In the manufacture of microelectronic devices, various microelectronic components are electrically joined together into circuits using metal alloy solders. Such solders are generally alloys of tin (Sn) and lead (Pb), but can comprise other metal components. The metal alloy solder is generally optimized for bulk properties that control the thermal behavior of the solder. For example, the melting temperature of Sn/Pb solder is controlled by adjusting the relative amounts of tin and lead in the solder. The minimum melting temperature of a Sn/Pb alloy is achieved when the ratio by weight of Sn to Pb in the solder is 63:37. This is called the eutectic composition.
A solder that is homogenous across its mass and optimized for bulk properties does not take into account the desirable surface properties of the solder. Therefore, solder compositions that are optimized for bulk behavior are not necessarily optimized in terms of surface properties. Such surface properties control wetting to metal surfaces, reactivity with organic materials such as fluxes, and the melting point of the surface layer. Such surface properties depend upon both the chemical composition of the solder and the physical characteristics of the surface. For instance, a rough surface may have more surface area for holding flux than a smooth surface.
For some applications, it is desirable to use bulk solder alloys at other than the eutectic composition. For example, Controlled Collapse Chip Connection (C4) solder balls, which are used to join Integrated Circuit (IC) chips to chip carriers, are typically Pb-rich in the range of 90% to 97% Pb. Because Pb-enriched solders have higher melting temperatures, the solder joint between the chip and the chip carrier maintains its shape throughout subsequent assembly of the chip carrier (with chip attached) to another electrical component such as a printed circuit board. The Pb-enriched solders also require higher temperatures, however, to fuse them to metal surfaces such as copper pads on chip carriers. Thus, organic laminate chip carriers having copper joining pads may be exposed to undesirable high temperatures during joining processes.
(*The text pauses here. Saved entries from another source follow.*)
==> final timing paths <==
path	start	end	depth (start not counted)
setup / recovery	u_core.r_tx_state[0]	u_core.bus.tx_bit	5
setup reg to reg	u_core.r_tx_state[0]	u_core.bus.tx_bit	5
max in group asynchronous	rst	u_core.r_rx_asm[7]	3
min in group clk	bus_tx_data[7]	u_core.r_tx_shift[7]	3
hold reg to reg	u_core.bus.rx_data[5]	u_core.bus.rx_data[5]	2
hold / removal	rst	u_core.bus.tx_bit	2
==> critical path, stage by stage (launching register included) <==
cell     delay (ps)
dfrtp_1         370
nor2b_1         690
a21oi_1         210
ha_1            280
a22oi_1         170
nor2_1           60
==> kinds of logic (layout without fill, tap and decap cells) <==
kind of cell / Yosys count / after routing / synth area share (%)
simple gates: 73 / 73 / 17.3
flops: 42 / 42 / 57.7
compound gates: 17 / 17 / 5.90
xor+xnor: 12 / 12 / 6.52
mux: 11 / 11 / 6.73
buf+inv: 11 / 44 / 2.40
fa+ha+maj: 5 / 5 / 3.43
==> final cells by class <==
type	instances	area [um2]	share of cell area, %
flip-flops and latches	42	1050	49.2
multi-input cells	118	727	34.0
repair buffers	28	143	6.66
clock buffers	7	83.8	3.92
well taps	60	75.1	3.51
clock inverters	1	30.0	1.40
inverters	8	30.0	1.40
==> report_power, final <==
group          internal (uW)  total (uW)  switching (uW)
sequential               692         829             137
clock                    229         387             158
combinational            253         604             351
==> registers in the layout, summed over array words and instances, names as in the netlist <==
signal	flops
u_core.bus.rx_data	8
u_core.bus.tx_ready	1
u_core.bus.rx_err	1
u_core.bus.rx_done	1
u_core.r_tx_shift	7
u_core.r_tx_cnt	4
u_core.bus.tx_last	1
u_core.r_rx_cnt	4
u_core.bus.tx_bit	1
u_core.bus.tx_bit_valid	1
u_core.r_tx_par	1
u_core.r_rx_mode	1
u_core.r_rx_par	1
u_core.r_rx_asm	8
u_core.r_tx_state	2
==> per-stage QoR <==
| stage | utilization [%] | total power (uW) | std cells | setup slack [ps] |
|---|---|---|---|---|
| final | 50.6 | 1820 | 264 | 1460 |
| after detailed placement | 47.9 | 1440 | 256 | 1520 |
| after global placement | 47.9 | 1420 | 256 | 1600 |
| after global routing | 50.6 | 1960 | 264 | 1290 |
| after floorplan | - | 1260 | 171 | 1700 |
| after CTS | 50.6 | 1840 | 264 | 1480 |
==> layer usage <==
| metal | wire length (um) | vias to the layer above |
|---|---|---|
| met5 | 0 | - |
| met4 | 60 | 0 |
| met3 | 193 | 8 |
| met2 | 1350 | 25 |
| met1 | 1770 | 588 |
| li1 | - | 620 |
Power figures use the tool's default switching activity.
--- src/rtl/seq_00110_framer.sv ---
// Serial frame transmitter: sync word, MSB-first payload, optional even parity, idle-high gap.
// Optional parity bit is enabled by defining SEQ_FRAMER_PARITY_EN.
module seq_00110_framer #(
    parameter int                DATA_W  = 8,
    parameter int                SYNC_W  = 5,
    parameter logic [SYNC_W-1:0] SYNC    = 5'b00110,
    parameter int                GAP_LEN = 2
) (
    input  logic              clk,
    input  logic              rst_n,
    input  logic              start,
    input  logic [DATA_W-1:0] din,
    output logic              sout,
    output logic              busy,
    output logic              frame_valid,
    output logic              done
);

    localparam int MAX_SD = (SYNC_W > DATA_W) ? SYNC_W : DATA_W;
    localparam int MAX_W  = (MAX_SD > GAP_LEN) ? MAX_SD : GAP_LEN;
    localparam int CW     = $clog2(MAX_W) + 1;

`ifdef SEQ_FRAMER_PARITY_EN
    localparam int FW = SYNC_W + DATA_W + 1;
    typedef enum logic [2:0] {ST_IDLE, ST_SYNC, ST_DATA, ST_PAR, ST_GAP} state_t;
`else
    localparam int FW = SYNC_W + DATA_W;
    typedef enum logic [2:0] {ST_IDLE, ST_SYNC, ST_DATA, ST_GAP} state_t;
`endif

    state_t          state;
    logic [FW-1:0]   frame_sr;
    logic [FW-1:0]   frame_load;
    logic [CW-1:0]   cnt;
    logic            frame_end;
    logic            gap_end;
    logic            release_now;

`ifdef SEQ_FRAMER_PARITY_EN
    assign frame_load = {SYNC, din, ^din};
`else
    assign frame_load = {SYNC, din};
`endif

    // release_now marks every edge where a new start may be accepted: idle, end of gap,
    // or end of frame when there is no gap (back-to-back frames).
    always_comb begin
`ifdef SEQ_FRAMER_PARITY_EN
        frame_end = (state == ST_PAR);
`else
        frame_end = (state == ST_DATA) && (cnt == CW'(DATA_W));
`endif
        gap_end     = (GAP_LEN > 0) && (state == ST_GAP) && (cnt == CW'(GAP_LEN - 1));
        release_now = (state == ST_IDLE) || gap_end || ((GAP_LEN == 0) && frame_end);
    end

    always_ff @(posedge clk or negedge rst_n) begin
        if (!rst_n) begin
            state       <= ST_IDLE;
            sout        <= 1'b1;
            busy        <= 1'b0;
            frame_valid <= 1'b0;
            done        <= 1'b0;
            frame_sr    <= '0;
            cnt         <= '0;
        end else begin
            done <= 1'b0;
            case (state)
                ST_SYNC: begin
                    sout     <= frame_sr[FW-1];
                    frame_sr <= frame_sr << 1;
                    if (cnt == CW'(SYNC_W)) begin
                        state <= ST_DATA;
                        cnt   <= CW'(1);
                    end else begin
                        cnt <= cnt + 1'b1;
                    end
                end
                ST_DATA: begin
                    if (cnt != CW'(DATA_W)) begin
                        sout     <= frame_sr[FW-1];
                        frame_sr <= frame_sr << 1;
                        cnt      <= cnt + 1'b1;
                    end
`ifdef SEQ_FRAMER_PARITY_EN
                    else begin
                        state    <= ST_PAR;
                        sout     <= frame_sr[FW-1];
                        frame_sr <= frame_sr << 1;
                    end
`endif
                end
                ST_GAP:  cnt <= cnt + 1'b1;
                ST_IDLE: ;
                default: state <= ST_IDLE;
            endcase

            if (frame_end) begin
                sout        <= 1'b1;
                frame_valid <= 1'b0;
                done        <= 1'b1;
                state       <= ST_GAP;
                cnt         <= '0;
            end

            // Later assignments win, so acceptance overrides the end-of-frame/gap updates.
            if (release_now) begin
                if (start) begin
                    state       <= ST_SYNC;
                    sout        <= frame_load[FW-1];
                    frame_sr    <= frame_load << 1;
                    cnt         <= CW'(1);
                    busy        <= 1'b1;
                    frame_valid <= 1'b1;
                end else begin
                    state       <= ST_IDLE;
                    sout        <= 1'b1;
                    busy        <= 1'b0;
                    frame_valid <= 1'b0;
                end
            end
        end
    end

endmodule

--- config.mk ---
export PLATFORM = sky130hd
export DESIGN_NAME = seq_00110_framer
export DESIGN_NICKNAME = d
export VERILOG_FILES = /design/src/rtl/seq_00110_framer.sv
export SDC_FILE = /design/constraint.sdc
export NUM_CORES = 1
export LEC_CHECK = 0
export BUFFER_PORTS_ARGS = -buffer_cell sky130_fd_sc_hd__buf_2
export CAP_MARGIN = 20
export CELL_PAD_IN_SITES_DETAIL_PLACEMENT = 1
export CELL_PAD_IN_SITES_GLOBAL_PLACEMENT = 1
export CORE_ASPECT_RATIO = 1.1
export CORE_MARGIN = 3
export CORE_UTILIZATION = 44
export CTS_CLUSTER_DIAMETER = 60
export DETAILED_ROUTE_END_ITERATION = 10
export PLACE_DENSITY = 0.79
export REMOVE_ABC_BUFFERS = 1
export SLEW_MARGIN = 40
export SYNTH_ARGS = -nofsm -noshare
export SYNTH_HDL_FRONTEND = slang
export SYNTH_SLANG_ARGS = --single-unit
--- constraint.sdc ---
create_clock -name clk -period 2 [get_ports clk]
set_clock_uncertainty 0.15 [all_clocks]
set_input_delay 0.2 -clock clk [delete_from_list [all_inputs] [get_ports clk]]
set_output_delay 0.2 -clock clk [all_outputs]
set_load 0.03 [all_outputs]
Word level (Yosys, flattened, before mapping)

Cells that the tools add are included.

Flip-flop bits (word level): 24

$add $sub $neg: 1
Multiplexer cells: 24
Reduce and logical (&&, ||, !) cells: 9
Equality and inequality tests: 10

Operators by type and width:

| operator                                                              | count |
|---|---|
| 13-bit 2-to-1 mux                                                     | 3 |
| 13-bit one-hot mux with 2 select lines                                | 1 |
| 4-bit 2-to-1 mux                                                      | 5 |
| 4-bit one-hot mux with 3 select lines                                 | 1 |
| 1-bit 2-to-1 mux                                                      | 9 |
| 3-bit 2-to-1 mux                                                      | 3 |
| 4-bit != test, second input constant                                  | 2 |
| 3-bit by 2-bit equality test with 1-bit output, second input constant | 2 |
| 3-bit one-hot mux with 2 select lines                                 | 1 |
| 4-bit by 1-bit adder with 4-bit output, second input constant         | 1 |
| 4-bit by 1-bit equality test with 1-bit output, second input constant | 1 |
| 4-bit by 3-bit equality test with 1-bit output, second input constant | 1 |
| 4-bit equality test, second input constant                            | 1 |
| 4-bit by 3-bit != test with 1-bit output, second input constant       | 1 |
| 2-bit AND reduction                                                   | 2 |
| 4-bit nonzero test                                                    | 1 |
| 3-bit by 1-bit equality test with 1-bit output, second input constant | 1 |
| 3-bit zero test                                                       | 1 |
| 3-bit by 1-bit != test with 1-bit output, second input constant       | 1 |
| 3-bit OR reduction                                                    | 1 |
| 1-bit logical AND                                                     | 2 |
| 1-bit one-hot mux with 2 select lines                                 | 1 |
| 2-bit nonzero test                                                    | 1 |
| 1-bit logical OR                                                      | 1 |

Longest topological paths before layout

Gate-level depths: netlist of run 1.

Word-level depth: 6
Depth in mapped cells: 7
Gate-level depth less buffers: 6

Worst setup path after synthesis of run 1

OpenSTA, ideal clock, no wires.

Path kind: register to register
Start: reg state[0]
End: reg frame_sr[2]
Required time: 1.768 ns
Data arrival time: 1.434 ns
Stages on the path, launching flop included: 7
Library setup time: 0.082 ns
Path slack: 0.334 ns
Cell sequence: dfrtp_1 -> inv_1 -> ha_1 -> o21a_1 -> clkbuf_1 -> nand3_1 -> a31oi_1

Cells in the longest elaborated chain, start to end: 4
Elaborated cells between the ends (all ways): 9
Classes of those cells: 3 x eq/ne; 3 x mux; 3 x reduce/logical

RTL lines:

| element                                                                      | RTL line | text |
|---|---|---|
| from (decl)                                                                  | 31       | `state_t state;` |
| from (signal assigned)                                                       | 59       | `state <= ST_IDLE;` |
| from (signal assigned)                                                       | 73       | `state <= ST_DATA;` |
| from (signal assigned)                                                       | 95       | `default: state <= ST_IDLE;` |
| 3-bit by 2-bit equality test with 1-bit output, or another cell as far along | 68       | `case (state)` |
| 13-bit one-hot mux with 2 select lines or 1-bit logical AND (tied branches)  | 68, 53   |  |
| 13-bit 2-to-1 mux or 1-bit logical OR (tied branches)                        | 108, 54  |  |
| 13-bit 2-to-1 mux *                                                          | 107      | `if (release_now) begin` |
| to (signal assigned)                                                         | 71       | `frame_sr <= frame_sr << 1;` |
| to (signal assigned)                                                         | 82       | `frame_sr <= frame_sr << 1;` |
| to (signal assigned)                                                         | 111      | `frame_sr <= frame_load << 1;` |
| to (decl)                                                                    | 32       | `logic [FW-1:0] frame_sr;` |

Mark *: on every way between the ends. The rest lies on a longest branch, timed or not.
A chain may end at the register's enable or synchronous reset.

Worst setup path in the final report of run 1

Start: reg state[0]
End: reg cnt[0]

Cells in the longest elaborated chain, start to end: 5
Elaborated cells between the ends (all ways): 11
Classes of those cells: 3 x eq/ne; 4 x mux; 4 x reduce/logical

RTL lines:

| element                                                                      | RTL line | text |
|---|---|---|
| 3-bit by 2-bit equality test with 1-bit output, or another cell as far along | 53, 68   |  |
| 4-bit one-hot mux with 3 select lines or 1-bit logical AND (tied branches)   | 68, 51   |  |
| 4-bit 2-to-1 mux                                                             | 98       | `if (frame_end) begin` |
| 4-bit 2-to-1 mux                                                             | 108      | `if (start) begin` |
| 4-bit 2-to-1 mux *                                                           | 107      |  |
| to (signal assigned)                                                         | 76       | `cnt <= cnt + 1'b1;` |
| to (signal assigned)                                                         | 83       | `cnt <= cnt + 1'b1;` |
| to (signal assigned)                                                         | 93       | `ST_GAP: cnt <= cnt + 1'b1;` |
| to (decl)                                                                    | 34       | `logic [CW-1:0] cnt;` |

Marks and branches as above.

==> out/metrics.cfg, run 1 <==
[outcome]
status=finished clean

[critical_path]
cpPeakStageDelay_ps=430
r2r-start=state[0]
crit_path_max_fanout=8
startpoint=state[0]
cp.required_ps=2060
worstPathArrival_ps=1890
path_cells=inv_1, ha_1, or3_1, o21ai_1, o31ai_1
cp-end-kind=register
rr_worst_depth=5
crit_slowest_cell=or3_1
critPathKind=reg2reg
crit_path_start_kind=register

[final_layout]
diodes=0
drive_above_1_share_pct=21.3
final_nets=160
area_growth_pct=11.9
fill_cells=307

[power]
pwr_density_cell_mw_per_mm2=1380
max-vdd-ir-drop_v=0.000773
p_leak_nw=0.627

[logic_synthesis]
synth_top_area_cell=dfrtp_1
synth_compound_area_share_pct=25.6
synth_area_leaders=dfrtp_1, ha_1, a211oi_1
asyncSetResetFlopFracSynth_pct=100
synth.most_common_cell=dfrtp_1
synth_top_cells_by_count=dfrtp_1, nand3_1, a211oi_1, a31oi_1, o21ai_1
synth_mux_area_share_pct=0.780
ys_ff_latch=23
synth-edff-count=0
synth_top_area_share_pct=42.9
synth_sequential_area_ratio_pct=44.9
netlist_area_mm2=0.00128
synth_ff_type=dfrtp_1
synth_xor_area_share_pct=0.682
syn_avg_cell_area_um2=10.4
synth_cells=123
synthAdderAreaFrac_pct=6.82
synth_cell_types=40
yosysWarnings=0
synth-simple-area-share_pct=15.2
synth_top_family_by_area=compound AO/OA/AOI/OAI gates

[floorplanning]
fp-row-count=19
core-area_mm2=0.00264
die_w_um=57.5
start_util_pct=48.6
die_area_mm2=0.00360
chipHeight_um=62.7
ioPinCount=15

[timing]
rsz0062_at_grt=no
fin_crit_sh_pct=91.5
finalHoldViolCount=0
tightest_slew_ps=523
fmax_ghz=0.547
finalSetupViolCount=0
slew_headroom_pct=65.2
hold_ws_ps=11.0
period_minus_slack_ps=1830
tns_ps=0
final_max_slew_viol_count=0

[clock_tree]
htreeDepth=1
cts_resized=0
cts_buffers=3
path_clk_slew_ps=130
cts_setup_buffers=0
cts_tree=built
insertion_delay_ps=320
clk_root_buffer_cell=clkbuf_4
cts_sinks=23
clock_path_buffers=2

[place]
routabilityCongestion=0.871
place_hpwl_um=2240
io_buffers=14

[min_path]
hp-start=din[4]
hold_depth=3
hold_path_class=in2reg

[run]
max-cap-violations=0

[routing]
first_pass_iters=4
drc_errors=0
vias_per_cell=6.21
drt_iter0_drc=37
wl_um=3150
wl_per_cell_um=18.3
num_vias=1068
antenna_left=0

[grt]
antenna_found_initial=0
grt_max_degree=24
grt_pass1_vias=1114
grt_usage_pct=18.9
grt_pass1_wl_um=5350
gr-total-overflow=0

stage by stage:
stage               setup slack [ps]  total power [mW]  area, µm²  std cells  util [%]
finish                           170              1.99       1440        172      54.4
global route                    20.6              2.15       1440        172      54.4
CTS                              165              2.00       1440        172      54.4
detailed placement               195              1.77       1380        165      52.3
global placement                 247              1.72       1380        165      52.3
floorplan                        133              1.48       1240        116         -
flip-flops by register name, summed over array words and instances, names as in the netlist:
| name | flops |
|---|---|
| cnt | 4 |
| done | 1 |
| state | 2 |
| frame_sr | 13 |
| frame_valid | 1 |
| sout | 1 |
| busy | 1 |
logic make-up (layout without fill, tap and decap cells):
family,after synthesis,in the layout
compound gates,45,45
xor+xnor,1,1
fa+ha+maj,7,7
buf+inv,15,33
flops,23,23
mux,1,1
simple gates,31,31
final cells by class:
cell class	count	area, µm²	share of cell area [%]
Clock buffer	3	22.5	1.57
Clock inverter	1	5.00	0.348
Inverter	8	32.5	2.26
Multi-Input combinational cell	85	631	43.9
Sequential cell	23	577	40.2
Tap cell	31	38.8	2.70
Timing Repair Buffer	21	130	9.06
critical path, delay by kind of cell (launching register included):
kind	cells	cell delay, ps
AOI/OAI and AO/OA	2	310
adders and majority gates	1	320
buffers and inverters	1	90
DFF	1	420
and+or+nand+nor	1	430
worst paths after layout:
path	to	slack [ps]
min in group asynchronous	done	220
hold reg to reg	busy	340
max in group asynchronous	sout	1110
setup / recovery	cnt[0]	170
hold / removal	frame_sr[5]	10
setup reg to reg	cnt[0]	170
power by group:
part | switching (mW) | internal (mW)
clock network | 0.148 | 0.0750
registers | 0.138 | 0.663
logic | 0.574 | 0.387
total | 0.860 | 1.13
per-layer routing:
layer | global-route usage (%) | vias to the layer above | wire length, µm
met5 | 0 | - | 0
met4 | 8.70 | 0 | 57
met3 | 2.48 | 5 | 80
met2 | 31.5 | 15 | 1580
met1 | 23.8 | 548 | 1430
li1 | - | 500 | -
repair_timing:
| action | 4_1_cts | 5_1_grt |
|---|---|---|
| hold buffers | 3 | 0 |
| setup endpoints to repair | 0 | 0 |
| hold endpoints to repair | 24 | 0 |
placed cells by master (no fill, tap or decap), types with 2 or more instances in the layout:
master and instances:
dlygate4sd3_1 3, a221o_1 2, a31oi_1 9, o21ai_1 8
nor2_1 3, dfrtp_1 22, o21ai_0 5, clkbuf_4 3
nand3_1 10, nand2_1 4, a211oi_1 9, and3_1 2
nor4_1 2, ha_1 7, a21oi_1 4, nand4b_1 2
nand4bb_1 2, buf_2 14, inv_1 5, buf_4 4
Power figures use the tool's default switching activity.
==> run 2, diff against run 1 <==
--- a/config.mk
+++ b/config.mk
@@ -7,14 +7,14 @@
 export LEC_CHECK = 0
 export BUFFER_PORTS_ARGS = -buffer_cell sky130_fd_sc_hd__buf_2
 export CAP_MARGIN = 20
-export CELL_PAD_IN_SITES_DETAIL_PLACEMENT = 1
-export CELL_PAD_IN_SITES_GLOBAL_PLACEMENT = 1
+export CELL_PAD_IN_SITES_DETAIL_PLACEMENT = 2
+export CELL_PAD_IN_SITES_GLOBAL_PLACEMENT = 2
 export CORE_ASPECT_RATIO = 1.1
 export CORE_MARGIN = 3
-export CORE_UTILIZATION = 44
+export CORE_UTILIZATION = 36
 export CTS_CLUSTER_DIAMETER = 60
 export DETAILED_ROUTE_END_ITERATION = 10
-export PLACE_DENSITY = 0.79
+export PLACE_DENSITY = 0.78
 export REMOVE_ABC_BUFFERS = 1
 export SLEW_MARGIN = 40
 export SYNTH_ARGS = -nofsm -noshare
==> run 2 against run 1 <==
  * Flip-flop and latch count unchanged
  * Maximum frequency down 1.3%
  * Design area is essentially flat
  * Utilization shrank 12 points
  * Sequential share of layout area about the same
  * Critical path type unchanged
  * Critical endpoint is now frame_sr[10]
  * Largest cell class unchanged
==> out/metrics.cfg, run 2 (same netlist as run 1, synthesis figures left out) <==
[critical_path]
rr_endpoint=frame_sr[10]
crit_slowest_cell=dfrtp_1
cp.required_ps=2050
reg2reg_setup_slack_ps=150
crit_path_start_kind=register
cp-end-kind=register
cp.buffers_inverters=1
rr_worst_depth=5
crit_family=compound AO/OA/AOI/OAI gates
critPathKind=reg2reg
r2r-start=state[0]
path_cells=inv_1, ha_1, o21a_1, and2_1, a221o_1
crit_path_max_fanout=4
cpPeakStageDelay_ps=420
worstPathArrival_ps=1910

[clock_tree]
cts_setup_buffers=0
clock_path_buffers=2
cts_tree=built
cts_sinks=23
path_clk_slew_ps=130
hold_buffers=1
cts_buffers=3
htreeDepth=1
cts_resized=0
clk_root_buffer_cell=clkbuf_4
insertion_delay_ps=310

[min_path]
whs_endpoint=frame_sr[5]
hold_depth=3
hp-start=din[4]
hold_path_class=in2reg

[timing]
fin_crit_sh_pct=92.7
finalHoldViolCount=0
slew_headroom_pct=63.9
fmax_ghz=0.539
period_minus_slack_ps=1850
tightest_slew_ps=541
finalSetupViolCount=0
final_max_slew_viol_count=0
rsz0062_at_grt=no
tns_ps=0

[routing]
antenna_left=0
vias_per_cell=5.58
drc_errors=0
wl_per_cell_um=18.8
drt_iter0_drc=28
wl_um=3510
num_vias=1043
first_pass_iters=4

[grt]
antenna_found_initial=0
grt_pass1_vias=1217
grt_pass1_wl_um=5890
grt_usage_pct=17.8
gr-total-overflow=0
grt_max_degree=24

[floorplanning]
fp-row-count=22
die_area_mm2=0.00432
core-area_mm2=0.00339
chipHeight_um=68.6
start_util_pct=37.9
ioPinCount=15
die_w_um=62.9

[power]
max-vdd-ir-drop_v=0.000509
power_mw=2.00
p_leak_nw=0.619
pwr_density_cell_mw_per_mm2=1390

[final_layout]
final_cell_mix=dfrtp_1, buf_2, nand3_1
final_nets=158
multi_input_area_um2=631
diodes=0
area_growth_pct=12.0
postLayoutCoreUtil_pct=42.5
largest_register=frame_sr
drive_above_1_share_pct=21.6
largest_reg_flops=13
largestRegisters=frame_sr x13, cnt x4, state x2
fill_cells=387
final_common_cell=dfrtp_1
regArea_um2=577

[place]
io_buffers=14
routabilityCongestion=0.758
place_hpwl_um=2650

[run]
max-cap-violations=0

[outcome]
status=finished clean

-- run 2: power by group --
group | internal [mW] | switching, mW
registers | 0.663 | 0.142
clock network | 0.0747 | 0.144
logic | 0.386 | 0.591
-- run 2: worst max path at each step --
stage | start | to | slack [ps] | cells after the start
2_1_floorplan | state[0] | frame_sr[10] | 130 | 4
3_3_place_gp | state[0] | cnt[0] | 210 | 5
3_5_place_dp | state[1] | frame_sr[10] | 150 | 5
4_1_cts | state[1] | frame_sr[10] | 140 | 5
5_1_grt | state[0] | cnt[1] | 30 | 5
6_report | state[0] | frame_sr[10] | 150 | 5
-- run 2: final cells by class --
| cell class | instances | area share [%] |
|---|---|---|
| multi-input cells | 85 | 43.9 |
| clock inverters | 1 | 0.348 |
| inverters | 8 | 2.26 |
| flip-flops and latches | 23 | 40.1 |
| clock buffers | 3 | 1.57 |
| repair buffers | 19 | 7.66 |
| well taps | 48 | 4.18 |
-- run 2: through the flow --
step	worst slack, ps	hold WS, ps	cells	area, µm²
2_1_floorplan	133	-246	116	1240
3_3_place_gp	214	55.8	182	1400
3_5_place_dp	151	63.7	182	1400
4_1_cts	140	9.45	187	1440
5_1_grt	28.8	12.0	187	1440
6_report	146	9.56	187	1440
-- run 2: per-layer routing --
layer  wire (µm)  vias up  GRT usage, %
li1            -      493             -
met1        1470      535          19.6
met3          83        2          3.08
met5           0        -             0
met2        1930       13          35.7
met4          21        0          4.13
-- run 2: worst reg2reg max path, cell delays in order, from the launching register on --
cell and delay [ps]:
dfrtp_1 420, inv_1 80, ha_1 390, o21a_1 160
and2_1 180, a221o_1 360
A tradeoff results: without further treatment, the benefit of using a Pb-enriched metal alloy solder that maintains its shape at high temperatures is offset by the need for a high fusing temperature. Such high fusing temperatures can be avoided by applying a eutectic solder to the joining pads on the organic laminate chip carrier. To ensure proper fusing at every joint, however, the height of the applied eutectic solder layer must be controlled within very narrow limits, a requirement that is difficult to satisfy.
Another modification that retains high temperature stability while providing low temperature fusing comprises placement of an additional layer or cap of tin or other low melting point metal on the surface of the Pb-enriched solder, as described in U.S. Pat. No. 5,634,268 and U.S. Pat. No. 5,729,896 and assigned to the common assignee of the present invention. Such a cap enables the bulk solder to retain its desirable high-temperature resistance while providing a surface layer capable of fusing at low temperatures.
The present invention proposes an alternative process for providing a solder surface layer capable of fusing at low temperatures while maintaining the bulk solder properties. It is an object of the present invention to provide a process for altering the chemical composition and physical characteristics of a metal alloy solder surface without adding an additional metal layer. It is a further object of the present invention to provide a process for altering the surface characteristics of a metal alloy solder simultaneously with roughening the surface of the substrate to which the solder is connected.